If your chordoma was located in your pelvis, it is given a tumour stage from 1-4 based on the size of the tumour and extent of tumor growth.
pT1: Tumor confined to one pelvic segment with no extraosseous (growing outside of the bone) extension.
pT1a: Tumor ≤ 8 cm in greatest dimension.
pT1b: Tumor >8 cm in greatest dimension.
pT2: Tumor confined to one pelvic segment with extraosseous extension or two segments without extraosseous extension.
pT2a: Tumor ≤ 8 cm in greatest dimension.
pT2b: Tumor >8 cm in greatest dimension.
pT3: Tumor spanning two pelvic segments with extraosseous extension.
pT3a: Tumor ≤ 8 cm in greatest dimension.
pT3b: Tumor >8 cm in greatest dimension.
pT4: Tumor spanning three pelvic segments or crossing the sacroiliac joint.
pT4a: Tumor involves sacroiliac joint and extends medial to the sacral neuroforamen (space where the nerves pass through).
pT4b: Tumor encasement of external iliac vessels or presence of gross tumor thrombus in major pelvic vessel.
If after microscopic examination, no tumour is seen in the resection specimen sent to pathology for examination, it is given the tumour stage pT0 which means there is no evidence of primary tumour.
If your pathologist cannot reliable evaluate the tumor size or the extent of growth, it is given the tumour stage pTX (primary tumour cannot be assessed). This may happen if the tumour is received as multiple small fragments.
Nodal stage (pN)
Primary bone cancers are given a nodal stage between 0 and 1 based on the presence or absence of cancer cells in one or more lymph nodes.

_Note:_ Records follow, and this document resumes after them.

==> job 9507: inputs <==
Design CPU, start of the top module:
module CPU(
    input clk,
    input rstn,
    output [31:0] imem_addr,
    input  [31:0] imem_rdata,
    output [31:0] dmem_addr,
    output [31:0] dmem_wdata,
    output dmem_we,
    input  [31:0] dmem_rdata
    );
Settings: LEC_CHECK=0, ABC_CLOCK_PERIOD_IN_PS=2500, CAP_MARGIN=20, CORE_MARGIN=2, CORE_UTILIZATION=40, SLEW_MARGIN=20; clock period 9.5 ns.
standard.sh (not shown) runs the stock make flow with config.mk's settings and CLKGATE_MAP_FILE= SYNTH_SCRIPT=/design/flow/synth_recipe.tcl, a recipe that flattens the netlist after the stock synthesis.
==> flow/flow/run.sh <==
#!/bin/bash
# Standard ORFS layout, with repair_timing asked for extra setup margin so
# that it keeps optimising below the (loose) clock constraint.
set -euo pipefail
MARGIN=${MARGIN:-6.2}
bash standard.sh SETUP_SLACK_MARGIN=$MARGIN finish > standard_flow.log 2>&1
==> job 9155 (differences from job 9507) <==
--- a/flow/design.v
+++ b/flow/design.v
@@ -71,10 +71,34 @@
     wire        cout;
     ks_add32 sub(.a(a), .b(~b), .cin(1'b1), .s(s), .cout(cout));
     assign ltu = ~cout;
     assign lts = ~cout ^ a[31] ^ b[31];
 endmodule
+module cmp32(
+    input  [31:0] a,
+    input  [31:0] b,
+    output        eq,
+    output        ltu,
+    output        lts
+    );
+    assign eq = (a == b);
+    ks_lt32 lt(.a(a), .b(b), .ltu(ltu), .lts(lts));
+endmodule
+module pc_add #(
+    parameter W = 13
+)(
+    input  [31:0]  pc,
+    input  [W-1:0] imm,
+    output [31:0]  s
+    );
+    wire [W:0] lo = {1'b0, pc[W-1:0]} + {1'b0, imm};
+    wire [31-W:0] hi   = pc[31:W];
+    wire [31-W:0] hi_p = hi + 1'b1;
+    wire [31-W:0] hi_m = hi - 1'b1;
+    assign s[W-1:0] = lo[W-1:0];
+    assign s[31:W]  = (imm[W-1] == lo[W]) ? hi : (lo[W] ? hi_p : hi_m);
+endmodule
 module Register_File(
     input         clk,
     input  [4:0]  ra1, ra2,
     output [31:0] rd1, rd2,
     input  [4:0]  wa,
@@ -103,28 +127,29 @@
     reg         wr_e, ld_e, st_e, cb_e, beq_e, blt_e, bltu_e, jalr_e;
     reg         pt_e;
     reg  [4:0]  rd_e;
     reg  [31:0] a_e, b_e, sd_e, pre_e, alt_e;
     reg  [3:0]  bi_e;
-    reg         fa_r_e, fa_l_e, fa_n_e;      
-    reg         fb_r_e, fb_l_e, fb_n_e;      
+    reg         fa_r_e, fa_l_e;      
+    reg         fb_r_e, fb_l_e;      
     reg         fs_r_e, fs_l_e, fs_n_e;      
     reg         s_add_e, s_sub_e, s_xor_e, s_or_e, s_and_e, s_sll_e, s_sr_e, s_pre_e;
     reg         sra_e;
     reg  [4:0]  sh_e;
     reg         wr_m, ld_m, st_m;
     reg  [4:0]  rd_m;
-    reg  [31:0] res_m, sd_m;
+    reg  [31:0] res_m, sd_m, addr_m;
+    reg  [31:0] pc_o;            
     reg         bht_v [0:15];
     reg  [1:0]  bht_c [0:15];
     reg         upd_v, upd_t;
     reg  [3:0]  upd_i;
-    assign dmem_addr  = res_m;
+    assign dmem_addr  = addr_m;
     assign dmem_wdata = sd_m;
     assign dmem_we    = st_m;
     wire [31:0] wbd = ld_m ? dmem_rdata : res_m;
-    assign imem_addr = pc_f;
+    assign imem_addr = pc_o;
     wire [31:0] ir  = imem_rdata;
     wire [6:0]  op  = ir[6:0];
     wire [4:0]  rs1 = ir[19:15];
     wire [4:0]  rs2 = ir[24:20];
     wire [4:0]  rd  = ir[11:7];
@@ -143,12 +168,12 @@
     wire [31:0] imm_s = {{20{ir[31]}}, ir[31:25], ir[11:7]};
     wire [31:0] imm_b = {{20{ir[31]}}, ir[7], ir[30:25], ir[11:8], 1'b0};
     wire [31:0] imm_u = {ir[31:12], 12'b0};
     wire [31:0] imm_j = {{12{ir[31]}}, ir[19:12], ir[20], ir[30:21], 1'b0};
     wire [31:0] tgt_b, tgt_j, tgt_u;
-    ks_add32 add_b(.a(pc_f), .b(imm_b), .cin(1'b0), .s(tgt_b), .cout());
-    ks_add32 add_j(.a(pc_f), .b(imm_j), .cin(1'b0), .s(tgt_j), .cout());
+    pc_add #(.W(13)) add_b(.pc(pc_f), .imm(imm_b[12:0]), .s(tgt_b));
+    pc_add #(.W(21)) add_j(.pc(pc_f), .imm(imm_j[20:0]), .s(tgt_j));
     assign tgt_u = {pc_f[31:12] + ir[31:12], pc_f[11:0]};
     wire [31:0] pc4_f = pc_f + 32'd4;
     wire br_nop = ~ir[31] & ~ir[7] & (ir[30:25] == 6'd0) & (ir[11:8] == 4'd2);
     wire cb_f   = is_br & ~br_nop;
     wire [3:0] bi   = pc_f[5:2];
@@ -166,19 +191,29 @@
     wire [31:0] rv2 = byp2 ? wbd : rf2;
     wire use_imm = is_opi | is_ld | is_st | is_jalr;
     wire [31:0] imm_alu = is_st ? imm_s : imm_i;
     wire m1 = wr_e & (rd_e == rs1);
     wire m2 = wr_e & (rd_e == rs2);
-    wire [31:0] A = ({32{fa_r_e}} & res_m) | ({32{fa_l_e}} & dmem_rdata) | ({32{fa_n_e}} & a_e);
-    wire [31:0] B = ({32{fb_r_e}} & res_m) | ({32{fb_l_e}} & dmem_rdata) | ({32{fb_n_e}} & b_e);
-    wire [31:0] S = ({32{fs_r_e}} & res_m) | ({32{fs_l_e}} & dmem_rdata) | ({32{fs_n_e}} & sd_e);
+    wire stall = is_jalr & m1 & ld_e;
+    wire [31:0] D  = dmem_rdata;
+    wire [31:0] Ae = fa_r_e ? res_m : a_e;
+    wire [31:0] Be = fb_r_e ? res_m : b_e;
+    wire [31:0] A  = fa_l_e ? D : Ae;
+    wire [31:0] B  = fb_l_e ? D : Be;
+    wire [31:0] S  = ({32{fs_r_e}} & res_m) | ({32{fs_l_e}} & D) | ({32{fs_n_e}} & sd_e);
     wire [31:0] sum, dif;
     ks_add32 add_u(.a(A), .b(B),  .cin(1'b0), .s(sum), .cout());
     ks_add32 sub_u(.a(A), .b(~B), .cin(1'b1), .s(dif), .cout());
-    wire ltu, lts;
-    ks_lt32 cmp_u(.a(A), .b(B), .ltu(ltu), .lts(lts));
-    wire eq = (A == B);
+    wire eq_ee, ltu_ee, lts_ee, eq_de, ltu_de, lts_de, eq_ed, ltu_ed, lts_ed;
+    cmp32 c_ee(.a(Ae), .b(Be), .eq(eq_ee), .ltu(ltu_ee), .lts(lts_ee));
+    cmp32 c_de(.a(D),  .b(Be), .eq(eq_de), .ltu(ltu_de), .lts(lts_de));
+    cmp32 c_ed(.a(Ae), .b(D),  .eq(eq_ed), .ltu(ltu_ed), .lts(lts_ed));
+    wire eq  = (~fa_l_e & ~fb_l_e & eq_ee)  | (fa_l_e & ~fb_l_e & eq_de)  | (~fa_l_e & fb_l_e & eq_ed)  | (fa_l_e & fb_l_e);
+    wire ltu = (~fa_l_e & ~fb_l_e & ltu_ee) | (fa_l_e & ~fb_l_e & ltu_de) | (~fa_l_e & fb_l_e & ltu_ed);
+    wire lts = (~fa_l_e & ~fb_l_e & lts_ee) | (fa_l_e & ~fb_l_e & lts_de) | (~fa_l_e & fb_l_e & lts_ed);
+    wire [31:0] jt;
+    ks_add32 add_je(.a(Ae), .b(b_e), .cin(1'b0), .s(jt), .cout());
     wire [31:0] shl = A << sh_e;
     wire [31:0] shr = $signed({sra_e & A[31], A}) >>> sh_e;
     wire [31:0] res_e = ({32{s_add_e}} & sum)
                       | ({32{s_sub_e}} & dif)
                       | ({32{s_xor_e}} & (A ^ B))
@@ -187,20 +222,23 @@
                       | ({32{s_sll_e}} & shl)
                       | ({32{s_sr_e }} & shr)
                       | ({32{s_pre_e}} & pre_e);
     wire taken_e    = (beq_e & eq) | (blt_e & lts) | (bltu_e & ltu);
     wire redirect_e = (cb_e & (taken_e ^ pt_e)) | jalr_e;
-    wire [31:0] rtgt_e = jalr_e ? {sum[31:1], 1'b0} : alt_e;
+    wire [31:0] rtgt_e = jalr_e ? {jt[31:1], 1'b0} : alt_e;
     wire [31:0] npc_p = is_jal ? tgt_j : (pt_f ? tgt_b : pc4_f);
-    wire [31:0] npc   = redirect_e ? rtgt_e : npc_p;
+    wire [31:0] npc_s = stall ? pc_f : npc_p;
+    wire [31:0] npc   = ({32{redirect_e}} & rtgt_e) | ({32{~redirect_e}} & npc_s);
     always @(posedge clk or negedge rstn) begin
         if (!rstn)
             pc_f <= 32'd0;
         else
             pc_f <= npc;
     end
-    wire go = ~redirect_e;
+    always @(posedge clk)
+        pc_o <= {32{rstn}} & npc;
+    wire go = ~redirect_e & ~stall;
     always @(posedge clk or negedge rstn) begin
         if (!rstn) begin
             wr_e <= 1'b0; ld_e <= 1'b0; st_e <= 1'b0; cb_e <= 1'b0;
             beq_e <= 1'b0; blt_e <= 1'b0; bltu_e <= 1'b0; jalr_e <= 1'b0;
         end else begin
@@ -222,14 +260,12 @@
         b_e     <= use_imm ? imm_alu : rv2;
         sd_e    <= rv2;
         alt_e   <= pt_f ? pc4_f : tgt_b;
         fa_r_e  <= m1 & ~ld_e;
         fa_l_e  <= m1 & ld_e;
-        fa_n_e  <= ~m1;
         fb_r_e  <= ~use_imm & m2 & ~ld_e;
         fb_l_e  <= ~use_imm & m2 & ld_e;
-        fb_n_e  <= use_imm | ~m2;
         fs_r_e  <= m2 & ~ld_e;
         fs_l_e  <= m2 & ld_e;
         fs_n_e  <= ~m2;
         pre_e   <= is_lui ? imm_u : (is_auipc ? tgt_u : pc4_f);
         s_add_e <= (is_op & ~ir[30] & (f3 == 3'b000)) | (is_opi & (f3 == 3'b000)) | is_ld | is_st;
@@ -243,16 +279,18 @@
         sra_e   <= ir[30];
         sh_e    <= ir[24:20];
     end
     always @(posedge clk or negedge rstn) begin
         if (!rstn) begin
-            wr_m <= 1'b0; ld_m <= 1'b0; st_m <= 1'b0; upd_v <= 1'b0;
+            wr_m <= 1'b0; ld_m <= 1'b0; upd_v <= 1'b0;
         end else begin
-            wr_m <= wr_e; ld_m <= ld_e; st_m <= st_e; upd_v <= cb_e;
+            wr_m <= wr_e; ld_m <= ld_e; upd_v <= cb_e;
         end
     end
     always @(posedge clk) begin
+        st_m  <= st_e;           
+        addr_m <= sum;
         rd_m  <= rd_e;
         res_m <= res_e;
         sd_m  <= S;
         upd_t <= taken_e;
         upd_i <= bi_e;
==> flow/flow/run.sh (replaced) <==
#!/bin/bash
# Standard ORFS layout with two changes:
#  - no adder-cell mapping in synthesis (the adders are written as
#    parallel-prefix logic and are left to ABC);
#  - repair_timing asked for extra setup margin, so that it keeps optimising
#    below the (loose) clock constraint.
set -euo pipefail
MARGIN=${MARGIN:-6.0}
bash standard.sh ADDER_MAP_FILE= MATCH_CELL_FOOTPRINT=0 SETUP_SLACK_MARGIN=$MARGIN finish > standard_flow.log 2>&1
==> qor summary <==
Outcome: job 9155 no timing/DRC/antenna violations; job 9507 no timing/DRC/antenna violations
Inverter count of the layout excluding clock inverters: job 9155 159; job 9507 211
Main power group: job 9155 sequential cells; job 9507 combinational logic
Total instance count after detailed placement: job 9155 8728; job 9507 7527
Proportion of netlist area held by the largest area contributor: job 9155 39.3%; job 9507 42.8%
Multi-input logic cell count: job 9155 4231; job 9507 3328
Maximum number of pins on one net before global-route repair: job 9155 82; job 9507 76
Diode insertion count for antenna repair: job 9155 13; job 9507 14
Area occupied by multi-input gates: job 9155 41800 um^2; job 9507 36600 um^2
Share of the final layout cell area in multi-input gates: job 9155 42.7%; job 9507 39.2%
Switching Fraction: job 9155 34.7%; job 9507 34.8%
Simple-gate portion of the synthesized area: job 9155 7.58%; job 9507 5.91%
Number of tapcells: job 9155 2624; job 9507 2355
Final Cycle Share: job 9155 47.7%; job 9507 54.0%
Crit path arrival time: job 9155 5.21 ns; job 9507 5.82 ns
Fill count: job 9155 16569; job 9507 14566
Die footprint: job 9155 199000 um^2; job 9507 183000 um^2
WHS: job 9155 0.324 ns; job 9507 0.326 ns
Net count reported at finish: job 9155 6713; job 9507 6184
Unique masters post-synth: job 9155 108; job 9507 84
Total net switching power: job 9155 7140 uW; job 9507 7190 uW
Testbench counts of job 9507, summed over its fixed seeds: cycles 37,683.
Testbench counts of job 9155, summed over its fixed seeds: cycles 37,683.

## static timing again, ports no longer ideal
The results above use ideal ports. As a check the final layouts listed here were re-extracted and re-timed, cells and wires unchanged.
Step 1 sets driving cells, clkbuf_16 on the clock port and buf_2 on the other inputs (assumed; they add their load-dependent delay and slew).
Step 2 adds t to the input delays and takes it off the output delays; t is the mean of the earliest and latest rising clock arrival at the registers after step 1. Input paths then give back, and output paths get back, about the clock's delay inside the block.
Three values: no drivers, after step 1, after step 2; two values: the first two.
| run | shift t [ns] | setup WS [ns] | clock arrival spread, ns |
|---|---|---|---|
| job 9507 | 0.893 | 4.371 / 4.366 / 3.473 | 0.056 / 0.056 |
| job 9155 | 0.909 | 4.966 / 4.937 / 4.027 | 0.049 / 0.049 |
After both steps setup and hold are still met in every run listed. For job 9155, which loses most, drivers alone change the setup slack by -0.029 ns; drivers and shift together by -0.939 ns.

If no cancer cells are seen in any lymph nodes, the nodal stage is 0. If no lymph nodes are sent for pathological examination, the nodal stage cannot be determined, and the nodal stage is listed as NX. If cancer cells are found in any lymph nodes, then the nodal stage is listed as N1.
Metastasis stage (pM)
Bone sarcomas are given a metastasis stage only if the presence of metastasis has been confirmed by a pathologist. There are two metastasis stages in primary bone sarcomas, M1a and M1b. If there are confirmed lung metastasis, then the tumor metastasis stage is 1a.
The metastasis stage can only be given if tissue from a distant site is sent for pathological examination. Because this tissue is rarely present, the metastasis stage cannot be determined, and it is typically not included in your report.